• TRY IT
Of the lines in the data below, write out exactly those from the one holding "Cell with the" through the one holding "Final standard cell", both included.

• DATA FOR THIS EXERCISE
## config.mk

```make
export PLATFORM = sky130hd
export DESIGN_NAME = nsc_fifo
export DESIGN_NICKNAME = d
export VERILOG_FILES = /design/src/rtl/nsc_fifo.sv
export SDC_FILE = /design/constraint.sdc
export NUM_CORES = 1
export LEC_CHECK = 0
export BUFFER_PORTS_ARGS = -buffer_cell sky130_fd_sc_hd__buf_2
export CORE_AREA = 2 2 39 41
export DETAILED_ROUTE_END_ITERATION = 16
export DIE_AREA = 0 0 41 43
export HOLD_SLACK_MARGIN = 0.15
export REMOVE_ABC_BUFFERS = 1
export SKIP_CTS_REPAIR_TIMING = 1
export SLEW_MARGIN = 25
export SYNTH_ARGS = -nofsm -noshare
export SYNTH_HDL_FRONTEND = slang
export SYNTH_SLANG_ARGS = --single-unit
```

## constraint.sdc

```tcl
create_clock -name clk_i -period 1.5 [get_ports clk_i]
set_input_delay 0.3 -clock clk_i [delete_from_list [all_inputs] [get_ports clk_i]]
set_output_delay 0.3 -clock clk_i [all_outputs]
set_load 0.1 [all_outputs]
```

## src/rtl/nsc_fifo.sv

```systemverilog
`timescale 1ns / 1ps
// Small first-in first-out queue used on both sides of the filter engine.
module nsc_fifo #(
  parameter type item_t = logic,
  parameter int  Depth  = 2
) (
  input  logic  clk_i,
  input  logic  rst_ni,
  input  logic  push_i,
  input  item_t data_i,
  output logic  full_o,
  input  logic  pop_i,
  output item_t data_o,
  output logic  empty_o
);

  localparam int PtrW = (Depth > 1) ? $clog2(Depth) : 1;
  localparam int CntW = $clog2(Depth + 1);

  item_t            mem_q [Depth];
  logic [PtrW-1:0]  wr_ptr_q, wr_ptr_d, rd_ptr_q, rd_ptr_d;
  logic [CntW-1:0]  cnt_q, cnt_d;
  logic             do_push, do_pop;

  assign full_o  = (cnt_q == CntW'(Depth));
  assign empty_o = (cnt_q == '0);
  assign data_o  = mem_q[rd_ptr_q];
  assign do_push = push_i && !full_o;
  assign do_pop  = pop_i && !empty_o;

  always_comb begin
    wr_ptr_d = wr_ptr_q;
    rd_ptr_d = rd_ptr_q;
    cnt_d    = cnt_q;
    if (do_push) begin
      wr_ptr_d = (wr_ptr_q == PtrW'(Depth - 1)) ? '0 : wr_ptr_q + 1'b1;
    end
    if (do_pop) begin
      rd_ptr_d = (rd_ptr_q == PtrW'(Depth - 1)) ? '0 : rd_ptr_q + 1'b1;
    end
    if (do_push && !do_pop) begin
      cnt_d = cnt_q + 1'b1;
    end else if (do_pop && !do_push) begin
      cnt_d = cnt_q - 1'b1;
    end
  end

  always_ff @(posedge clk_i or negedge rst_ni) begin
    if (!rst_ni) begin
      wr_ptr_q <= '0;
      rd_ptr_q <= '0;
      cnt_q    <= '0;
    end else begin
      wr_ptr_q <= wr_ptr_d;
      rd_ptr_q <= rd_ptr_d;
      cnt_q    <= cnt_d;
    end
  end

  always_ff @(posedge clk_i) begin
    if (do_push) begin
      mem_q[wr_ptr_q] <= data_i;
    end
  end

endmodule

```

==> results.txt <==
FF-to-FF End: cnt_q[1]
TritonCTS clock tree: yes
Number of fillers in the final layout: 143
Worst-case setup margin in the final layout: 0.0651 ns
Setup repair after global routing missed its margin: no
Worst slack at placement: 0.0960 ns
Classification of the worst setup path: register to output port
Global Route Usage Sum: 6.67%
Reg-to-reg critical path startpoint: cnt_q[0]
Data required time of the worst path: 1.20 ns
Fraction of the core area covered by cells at the end of the flow: 30.4%
Slew @ Worst Pin: 0.236 ns
Cell with the biggest individual delay on the critical path: sky130_fd_sc_hd__mux2_2
Initial core utilization: 19.3%
Maximum number of pins on one net before global-route repair: 6
Port Buf Inserts: 7
Vias post-DR: 182
Count of nets left with antenna violations after detail routing: 0
Final standard cell area without fillers: 420 um^2
Number of clock sinks seen by CTS: 6
Clock buffer depth: 2
Delay contributed by the slowest stage of the critical path: 0.37 ns
Multi-input combinational cell area: 108 um^2
Final hold slack: 0.254 ns
Arrival time at the worst endpoint: 1.13 ns
Yosys warning count: 0
Top flip-flop cell by instance count after synthesis: sky130_fd_sc_hd__dfrtp_1
Detailed-route wire length per cell: 8.39 um
Share of synthesized area occupied by flip-flops and latches: 59.8%
Clock network latency to the later pin of the worst-skew pair: 0.24 ns
Kind of capture point of the worst setup path: output port
Max Transition Viols Final: 0
Most used standard cells in the synthesized netlist: sky130_fd_sc_hd__dfrtp_1, sky130_fd_sc_hd__nor2_1, sky130_fd_sc_hd__xnor2_1
Run status: finished clean
Cells on worst reg2reg path: 6
DIE AREA: 1760 um^2
Fmax: 697 MHz
Diodes inserted: 0
DP Area: 375 um^2
Number of distinct standard cells referenced by the synthesized netlist: 12
Cells after Synth: 22
Standard-cell row count: 14
Avg Synthesized Cell Area: 12.2 um^2
Layout net count: 42
Fraction of final layout cells with drive strength greater than 1: 40.0%
Shortest period the worst path allows: 1.43 ns
Number of design rule violations left after detail routing: 0
Largest fanout of any net on the critical path: 2
Total length of routed wires: 428 um
Skew final: 0.00789 ns
Area inside the core boundary: 1380 um^2
CTS H-tree lvls: 1
Cells along the critical path: mux2_2 -> buf_12
Worst min path class: input port to register
Hold path endpoint: mem_q[1]
Iteration-0 DRC Markers: 0
Die Span X: 41 um
Layout-stage area growth over the synthesis result: 57.0%
Total I/O pin count: 8
Vias in the first global route: 185
Startpoint class of the critical path: register
Die height: 43 um
Most area-consuming cells after synthesis: sky130_fd_sc_hd__dfrtp_1, sky130_fd_sc_hd__edfxtp_1, sky130_fd_sc_hd__xnor2_1
Tcrit/Tclk final: 95.7%
Slew HR: 84.2%
Number of failing setup endpoints in the final timing report: 0
MaxCap Viol Count: 0
DRT Pass-1 Iters: 1
Area occupied by registers: 161 um^2
Final hold violation count: 0
Buffer type at the clock tree root: sky130_fd_sc_hd__clkbuf_4
Average via count per standard cell: 3.57
Most common cell in the netlist: sky130_fd_sc_hd__dfrtp_1
Total grt overflow: 0
Placer Congestion: 0.714
Share of synthesized registers carrying an async set or reset: 66.7%
Area leader, netlist: sky130_fd_sc_hd__dfrtp_1
Post-synth EDFFs: 2
TritonCTS Buffers: 3
Number of antenna violations at the first check in global routing: 0
First-pass GRT wire length: 724 um
Hold path start: data_i
Worst setup slack for register-to-register paths: 0.15 ns
Clock-pin slew on the worst setup and hold paths: 0.05 ns
Hold Crit Depth: 1
Number of storage elements in the synthesis netlist: 6
Post-Syn Area: 268 um^2
Synth top area share: 37.4%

• RESULT BELOW
Cell with the biggest individual delay on the critical path: sky130_fd_sc_hd__mux2_2
Initial core utilization: 19.3%
Maximum number of pins on one net before global-route repair: 6
Port Buf Inserts: 7
Vias post-DR: 182
Count of nets left with antenna violations after detail routing: 0
Final standard cell area without fillers: 420 um^2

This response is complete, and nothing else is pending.